The three main linear phenotypic eigen selection index methods are the eigen selection index method (ESIM), the restricted ESIM (RESIM) and the predetermined proportional gain ESIM (PPG-ESIM). The ESIM is an unrestricted index, but the RESIM and PPG-ESIM allow null and predetermined restrictions respectively to be imposed on the expected genetic gains of some traits, whereas the rest remain without any restrictions. These indices are based on the canonical correlation, on the singular value decomposition, and on the linear phenotypic selection indices theory. We extended the ESIM theory to the molecular-assisted and genomic selection context to develop a molecular ESIM (MESIM), a genomic ESIM (GESIM), and a genome-wide ESIM (GW-ESIM). Also, we extend the RESIM and PPG-ESIM theory to the restricted genomic ESIM (RGESIM), and to the predetermined proportional gain genomic ESIM (PPG-GESIM) respectively. The latter five indices use marker and phenotypic information jointly to predict the net genetic merit of the candidates for selection, but although MESIM uses only statistically significant markers linked to quantitative trait loci, the GW-ESIM uses all genome markers and phenotypic information and the GESIM, RGESIM, and PPG-GESIM use the genomic estimated breeding values and the phenotypic values to predict the net genetic merit. Using real and simulated data, we validated the theoretical results of all five indices.
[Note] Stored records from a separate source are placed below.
<file path="config.mk">
export PLATFORM = sky130hd
export DESIGN_NAME = alarm_controller
export DESIGN_NICKNAME = d
export VERILOG_FILES = /design/src/rtl/alarm_controller.sv
export SDC_FILE = /design/constraint.sdc
export NUM_CORES = 1
export LEC_CHECK = 0
export BUFFER_PORTS_ARGS = -buffer_cell sky130_fd_sc_hd__buf_2
export CELL_PAD_IN_SITES_DETAIL_PLACEMENT = 0
export CELL_PAD_IN_SITES_GLOBAL_PLACEMENT = 1
export CORE_MARGIN = 4
export CORE_UTILIZATION = 38
export CTS_CLUSTER_DIAMETER = 80
export DETAILED_ROUTE_END_ITERATION = 10
export PLACE_DENSITY_LB_ADDON = 0.3
export SLEW_MARGIN = 20
export SYNTH_ARGS = -nofsm -noshare
export SYNTH_HDL_FRONTEND = slang
export SYNTH_SLANG_ARGS = --single-unit
</file>
<file path="constraint.sdc">
create_clock -name i_Clk_5MHz -period 2.45 [get_ports i_Clk_5MHz]
set_input_delay 0 -clock i_Clk_5MHz [delete_from_list [all_inputs] [get_ports i_Clk_5MHz]]
set_output_delay 0 -clock i_Clk_5MHz [all_outputs]
set_load 0.01 [all_outputs]
</file>
<file path="src/rtl/alarm_controller.sv">
// Alarm path sequencer: set-button auto-repeat pulses, alarm-time match detection,
// and the ring/snooze/stop state machine that drives the buzzer.
module alarm_controller #(
    parameter int unsigned REPEAT_DELAY_CYCLES  = 32'd2500000,
    parameter int unsigned REPEAT_PERIOD_CYCLES = 32'd500000,
    parameter int unsigned SNOOZE_CYCLES        = 32'd2700000000,
    parameter int unsigned RING_TIMEOUT_CYCLES  = 32'd3000000000,
    parameter int unsigned BUZZ_HALF_CYCLES     = 32'd2500
) (
    input  logic        i_Clk_5MHz,
    input  logic        i_Reset,
    input  logic        i_Alarm_Enable,
    input  logic        i_Set_Mode,
    input  logic        i_Btn_Minutes_Up,
    input  logic        i_Btn_Minutes_Down,
    input  logic        i_Btn_Hours_Up,
    input  logic        i_Btn_Hours_Down,
    input  logic        i_Snooze,
    input  logic        i_Stop,
    input  logic [31:0] i_Clock_Time,
    input  logic        i_Clock_PM,
    input  logic [31:0] i_Alarm_Time,
    input  logic        i_Alarm_PM,
    output logic        o_Minutes_Inc,
    output logic        o_Minutes_Dec,
    output logic        o_Hours_Inc,
    output logic        o_Hours_Dec,
    output logic        o_Buzzer,
    output logic        o_Ringing,
    output logic        o_Snoozing,
    output logic [1:0]  o_State
);

    typedef enum logic [1:0] {
        StDisarmed = 2'd0,
        StArmed    = 2'd1,
        StRinging  = 2'd2,
        StSnooze   = 2'd3
    } state_e;

    state_e      state_q, state_d;
    logic [31:0] timer_q, timer_d;
    logic        match_q, match_d;
    logic        snooze_prev_q, snooze_prev_d;
    logic        stop_prev_q, stop_prev_d;
    logic [3:0]  active_q, active_d;
    logic [3:0]  pulse_q, pulse_d;
    logic [31:0] rpt_cnt_q, rpt_cnt_d;
    logic [31:0] phase_q, phase_d;
    logic        buzz_q, buzz_d;

    logic [3:0]  btn_held;
    logic [3:0]  btn_sel;
    logic        trigger;
    logic        snooze_edge;
    logic        stop_edge;

    // Seconds and centiseconds never take part in the match.
    logic        unused_time_bits;
    assign unused_time_bits = ^{i_Clock_Time[15:0], i_Alarm_Time[15:0]};

    assign btn_held = {i_Btn_Minutes_Up, i_Btn_Minutes_Down, i_Btn_Hours_Up, i_Btn_Hours_Down};

    always_comb begin
        match_d       = (i_Clock_Time[31:16] == i_Alarm_Time[31:16]) && (i_Clock_PM == i_Alarm_PM);
        snooze_prev_d = i_Snooze;
        stop_prev_d   = i_Stop;
        trigger       = match_d && !match_q;
        snooze_edge   = i_Snooze && !snooze_prev_q;
        stop_edge     = i_Stop && !stop_prev_q;
    end

    // Priority select: bit 3 (Minutes_Up) down to bit 0 (Hours_Down).
    always_comb begin
        btn_sel = 4'b0000;
        if (btn_held[3]) begin
            btn_sel = 4'b1000;
        end else if (btn_held[2]) begin
            btn_sel = 4'b0100;
        end else if (btn_held[1]) begin
            btn_sel = 4'b0010;
        end else if (btn_held[0]) begin
            btn_sel = 4'b0001;
        end
    end

    always_comb begin
        active_d  = active_q;
        rpt_cnt_d = rpt_cnt_q;
        pulse_d   = 4'b0000;
        if (!i_Set_Mode || (btn_sel == 4'b0000)) begin
            active_d  = 4'b0000;
            rpt_cnt_d = 32'd0;
        end else if (btn_sel != active_q) begin
            active_d  = btn_sel;
            rpt_cnt_d = REPEAT_DELAY_CYCLES;
            pulse_d   = btn_sel;
        end else if (rpt_cnt_q <= 32'd1) begin
            rpt_cnt_d = REPEAT_PERIOD_CYCLES;
            pulse_d   = btn_sel;
        end else begin
            rpt_cnt_d = rpt_cnt_q - 32'd1;
        end
    end

    // State register.
    always_ff @(posedge i_Clk_5MHz) begin
        if (i_Reset) begin
            state_q <= StDisarmed;
            timer_q <= 32'd0;
        end else begin
            state_q <= state_d;
            timer_q <= timer_d;
        end
    end

    // Next state; the shared timer counts down while RINGING or SNOOZE.
    always_comb begin
        state_d = state_q;
        timer_d = timer_q;
        unique case (state_q)
            StDisarmed: begin
                if (i_Alarm_Enable) begin
                    state_d = StArmed;
                end
            end
            StArmed: begin
                if (!i_Alarm_Enable) begin
                    state_d = StDisarmed;
                end else if (trigger && !i_Set_Mode) begin
                    state_d = StRinging;
                    timer_d = RING_TIMEOUT_CYCLES;
                end
            end
            StRinging: begin
                timer_d = timer_q - 32'd1;
                if (!i_Alarm_Enable) begin
                    state_d = StDisarmed;
                end else if (stop_edge) begin
                    state_d = StArmed;
                end else if (snooze_edge) begin
                    state_d = StSnooze;
                    timer_d = SNOOZE_CYCLES;
                end else if (timer_q <= 32'd1) begin
                    state_d = StArmed;
                end
            end
            StSnooze: begin
                timer_d = timer_q - 32'd1;
                if (!i_Alarm_Enable) begin
                    state_d = StDisarmed;
                end else if (stop_edge) begin
                    state_d = StArmed;
                end else if (timer_q <= 32'd1) begin
                    state_d = StRinging;
                    timer_d = RING_TIMEOUT_CYCLES;
                end
            end
            default: begin
                state_d = StDisarmed;
            end
        endcase
    end

    // Tone phase restarts on every entry into RINGING.
    always_comb begin
        phase_d = 32'd0;
        buzz_d  = 1'b0;
        if ((state_d == StRinging) && (state_q == StRinging)) begin
            if (phase_q >= BUZZ_HALF_CYCLES - 32'd1) begin
                buzz_d = !buzz_q;
            end else begin
                phase_d = phase_q + 32'd1;
                buzz_d  = buzz_q;
            end
        end
    end

    always_ff @(posedge i_Clk_5MHz) begin
        if (i_Reset) begin
            match_q       <= 1'b1;
            snooze_prev_q <= 1'b0;
            stop_prev_q   <= 1'b0;
            active_q      <= 4'b0000;
            pulse_q       <= 4'b0000;
            rpt_cnt_q     <= 32'd0;
            phase_q       <= 32'd0;
            buzz_q        <= 1'b0;
        end else begin
            match_q       <= match_d;
            snooze_prev_q <= snooze_prev_d;
            stop_prev_q   <= stop_prev_d;
            active_q      <= active_d;
            pulse_q       <= pulse_d;
            rpt_cnt_q     <= rpt_cnt_d;
            phase_q       <= phase_d;
            buzz_q        <= buzz_d;
        end
    end

    // Outputs decode registered state only.
    always_comb begin
        o_State       = state_q;
        o_Ringing     = (state_q == StRinging);
        o_Snoozing    = (state_q == StSnooze);
        o_Buzzer      = buzz_q && (state_q == StRinging);
        o_Minutes_Inc = pulse_q[3];
        o_Minutes_Dec = pulse_q[2];
        o_Hours_Inc   = pulse_q[1];
        o_Hours_Dec   = pulse_q[0];
    end

endmodule

</file>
Multistage linear selection indices select individual traits available at different times or stages and are applied mainly in animals and tree breeding, where the traits under consideration become evident at different ages. The main indices are: the unrestricted, the restricted, and the predetermined proportional gain selection index. The restricted and predetermined proportional gain indices allow null and predetermined restrictions to be imposed on the trait expected genetic gain (or multi-trait selection response) values, whereas the rest of the traits remain changed without any restriction. The three indices can use phenotypic, genomic, or both sets of information to predict the unobservable net genetic merit values of the candidates for selection and all of them maximize the selection response, the expected genetic gain for each trait, have maximum accuracy, are the best predictor of the net genetic merit, and provide the breeder with an objective rule for evaluating and selecting several traits simultaneously. The theory of the foregoing indices is based on the independent culling method and on the linear phenotypic selection index, and is described in this chapter in the phenotypic and genomic selection context. Their theoretical results are validated in a two-stage breeding selection scheme using real and simulated data.

Stochastic simulation can contribute to a better understanding of the problem, and has already been successfully applied to evaluate other breeding scenarios. Despite all the theories developed in this book concerning different types of indices, including phenotypic data and/or data on molecular markers, no examples have been presented showing the long-term behavior of different indices. The objective of this chapter is to present some results and insights into the in silico (computer simulation) performance comparison of over 50 selection cycles of a recurrent and generic population breeding program with different selection indices, restricted and unrestricted. The selection indices included in this stochastic simulation were the linear phenotypic selection index (LPSI), the eigen selection index method (ESIM), the restrictive LPSI, and the restrictive ESIM.